Bloomberg: Iran expects by next March to finish drilling its first exploration well for oil in the Caspian Sea, where it hopes to catch up with neighboring countries that are already developing major crude deposits.
By Ladane Nasseri
Iran expects by next March to finish drilling its first exploration well for oil in the Caspian Sea, where it hopes to catch up with neighboring countries that are already developing major crude deposits.
Iran spent more than $500 million to build and install a semi-floating drilling platform and put supply boats into place, Mahmoud Mohaddes, National Iranian Oil Co.’s director for exploration, said in an interview in Tehran. The well is partially drilled, and the company aims to complete it by the end of the first quarter of 2012, he said.
“The Caspian Sea is a site that’s of high importance to us,” Mohaddes said yesterday. “Due to geopolitical reasons and given’s the site’s potential, oil and gas exploration there is among NIOC’s priorities.”
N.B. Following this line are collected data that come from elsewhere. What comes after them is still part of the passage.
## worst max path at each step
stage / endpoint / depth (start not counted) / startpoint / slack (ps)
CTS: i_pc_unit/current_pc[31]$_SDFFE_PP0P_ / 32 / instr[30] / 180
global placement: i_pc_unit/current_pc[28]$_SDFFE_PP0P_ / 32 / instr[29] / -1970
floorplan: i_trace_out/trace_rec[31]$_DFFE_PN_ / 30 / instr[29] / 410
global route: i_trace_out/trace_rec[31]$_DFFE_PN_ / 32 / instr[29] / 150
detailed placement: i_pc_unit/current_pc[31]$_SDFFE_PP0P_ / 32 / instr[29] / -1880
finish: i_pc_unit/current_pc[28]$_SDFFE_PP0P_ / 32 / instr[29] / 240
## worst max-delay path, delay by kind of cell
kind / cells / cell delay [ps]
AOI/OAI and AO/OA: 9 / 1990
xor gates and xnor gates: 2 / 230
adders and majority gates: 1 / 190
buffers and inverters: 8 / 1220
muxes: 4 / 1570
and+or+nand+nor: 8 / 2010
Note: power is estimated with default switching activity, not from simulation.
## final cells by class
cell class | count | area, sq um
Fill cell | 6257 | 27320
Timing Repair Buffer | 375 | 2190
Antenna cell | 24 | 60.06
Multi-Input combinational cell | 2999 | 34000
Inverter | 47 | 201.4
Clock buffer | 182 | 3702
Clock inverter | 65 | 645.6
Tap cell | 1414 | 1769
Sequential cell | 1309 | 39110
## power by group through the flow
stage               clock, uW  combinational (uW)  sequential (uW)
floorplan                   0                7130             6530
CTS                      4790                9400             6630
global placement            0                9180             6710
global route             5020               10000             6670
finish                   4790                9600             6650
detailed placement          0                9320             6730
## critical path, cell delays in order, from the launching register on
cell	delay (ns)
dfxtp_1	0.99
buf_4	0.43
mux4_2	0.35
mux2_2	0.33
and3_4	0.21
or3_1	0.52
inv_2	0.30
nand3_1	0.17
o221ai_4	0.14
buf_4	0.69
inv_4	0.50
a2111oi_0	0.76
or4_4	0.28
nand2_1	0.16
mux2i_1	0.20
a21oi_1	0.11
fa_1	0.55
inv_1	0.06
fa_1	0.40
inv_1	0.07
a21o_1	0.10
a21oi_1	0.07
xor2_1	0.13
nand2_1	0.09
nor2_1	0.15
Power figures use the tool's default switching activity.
## config.mk

```make
export PLATFORM = sky130hd
export DESIGN_NAME = pcPacker
export DESIGN_NICKNAME = d
export VERILOG_FILES = /design/src/pcLinkPkg.sv /design/src/heartbeatTimer.sv /design/src/heartbeatSequencer.sv /design/src/channelQueue.sv /design/src/streamMerge.sv /design/src/pcPacker.sv
export SDC_FILE = /design/constraint.sdc
export NUM_CORES = 1
export LEC_CHECK = 0
export BUFFER_PORTS_ARGS = -buffer_cell sky130_fd_sc_hd__buf_2
export CORE_MARGIN = 2
export CORE_UTILIZATION = 60
export CTS_CLUSTER_DIAMETER = 150
export DETAILED_ROUTE_END_ITERATION = 12
export PLACE_DENSITY = 0.78
export SLEW_MARGIN = 10
export SYNTH_ARGS = -nofsm -noshare
export SYNTH_HDL_FRONTEND = slang
export SYNTH_HIERARCHICAL = 1
export SYNTH_SLANG_ARGS = --single-unit
```

## constraint.sdc

```tcl
create_clock -name clk -period 6.4 [get_ports clk]
set_input_delay 0.96 -clock clk [delete_from_list [all_inputs] [get_ports clk]]
set_output_delay 0.96 -clock clk [all_outputs]
set_load 0.01 [all_outputs]
```
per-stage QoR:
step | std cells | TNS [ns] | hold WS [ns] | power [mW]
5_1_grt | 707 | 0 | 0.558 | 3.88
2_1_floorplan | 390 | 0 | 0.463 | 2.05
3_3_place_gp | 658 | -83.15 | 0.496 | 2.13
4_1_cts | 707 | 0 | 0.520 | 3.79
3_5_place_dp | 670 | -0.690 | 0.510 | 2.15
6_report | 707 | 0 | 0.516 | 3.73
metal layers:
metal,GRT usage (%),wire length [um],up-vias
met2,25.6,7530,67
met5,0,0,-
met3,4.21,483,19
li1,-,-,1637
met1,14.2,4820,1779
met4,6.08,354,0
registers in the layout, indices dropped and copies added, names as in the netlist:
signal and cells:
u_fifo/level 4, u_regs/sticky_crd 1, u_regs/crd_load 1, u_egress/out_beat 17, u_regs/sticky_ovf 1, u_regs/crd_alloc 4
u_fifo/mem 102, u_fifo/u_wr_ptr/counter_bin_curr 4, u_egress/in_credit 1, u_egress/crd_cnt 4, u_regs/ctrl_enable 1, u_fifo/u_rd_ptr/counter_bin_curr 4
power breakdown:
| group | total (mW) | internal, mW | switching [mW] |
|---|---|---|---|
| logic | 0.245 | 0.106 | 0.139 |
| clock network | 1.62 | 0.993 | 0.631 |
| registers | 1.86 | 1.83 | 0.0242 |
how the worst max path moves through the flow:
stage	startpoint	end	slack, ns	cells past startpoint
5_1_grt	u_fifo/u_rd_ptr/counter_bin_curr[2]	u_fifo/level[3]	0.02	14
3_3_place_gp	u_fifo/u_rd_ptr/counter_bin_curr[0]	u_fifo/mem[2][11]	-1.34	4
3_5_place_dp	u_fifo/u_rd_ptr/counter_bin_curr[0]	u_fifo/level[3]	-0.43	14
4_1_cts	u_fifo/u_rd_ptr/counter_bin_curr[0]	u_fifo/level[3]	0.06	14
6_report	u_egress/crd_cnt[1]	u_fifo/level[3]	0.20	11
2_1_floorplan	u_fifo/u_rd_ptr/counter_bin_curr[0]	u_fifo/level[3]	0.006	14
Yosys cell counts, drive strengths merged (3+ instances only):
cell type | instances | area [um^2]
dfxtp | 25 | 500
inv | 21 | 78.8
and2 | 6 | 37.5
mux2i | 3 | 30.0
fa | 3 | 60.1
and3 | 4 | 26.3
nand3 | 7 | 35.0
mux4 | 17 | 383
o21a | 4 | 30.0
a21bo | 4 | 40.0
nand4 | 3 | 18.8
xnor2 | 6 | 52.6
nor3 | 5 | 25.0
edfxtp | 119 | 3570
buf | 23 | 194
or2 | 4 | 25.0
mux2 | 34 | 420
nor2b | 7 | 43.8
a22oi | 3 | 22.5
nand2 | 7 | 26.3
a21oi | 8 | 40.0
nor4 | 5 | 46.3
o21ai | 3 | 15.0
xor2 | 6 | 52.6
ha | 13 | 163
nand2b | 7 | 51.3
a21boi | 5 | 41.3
Iran is the second-largest crude producer in OPEC, after Saudi Arabia, and its reserves rank fourth in the world. Hampered by international sanctions over its nuclear power program, Iran has been slower to explore for energy in the Caspian and doesn’t produce any oil there.
Kazakhstan plans to begin producing as early as next year in the northern Caspian at Kashagan, the world’s fifth-largest oil field, where the partners include Eni SpA (ENI), Exxon Mobil Corp., Royal Dutch Shell Plc and Total SA. In neighboring Azerbaijan, BP Plc leads a group pumping oil at the Azeri- Chirag-Guneshli project, the largest field under development in Azerbaijan’s sector of the Caspian basin, according to BP’s website.
Dividing the Caspian
The five littoral nations — Iran, Azerbaijan, Russia, Kazakhstan and Turkmenistan — have disagreed over how to share the sea and its resources ever since the collapse of the Soviet Union in 1991, when Iran found itself with four Caspian neighbors instead of one. Iran wants the landlocked sea split into five equal parts, while the other four countries seek sectors matching the length of their respective shorelines, an arrangement that would limit Iran’s share to less than 15 percent.
Iran was unable to ship a semi-floating platform to the Caspian from outside the region because the sea is landlocked. Since Iran lacks experience building this type of drilling rig itself, it turned to a “foreign” contractor, Mohaddes said. He declined to name the company or its country of origin due to the sensitivity of the matter.
The Caspian Sea could hold 17 billion to 33 billion barrels of oil, compared with North Sea reserves of 17 billion barrels, the Iranian oil ministry news website, Shana, said in 2009. The sea may also hold as much as 8,000 billion cubic meters of gas, Shana said.
Mohaddes did not give a more recent estimate for the Caspian’s oil and gas deposits.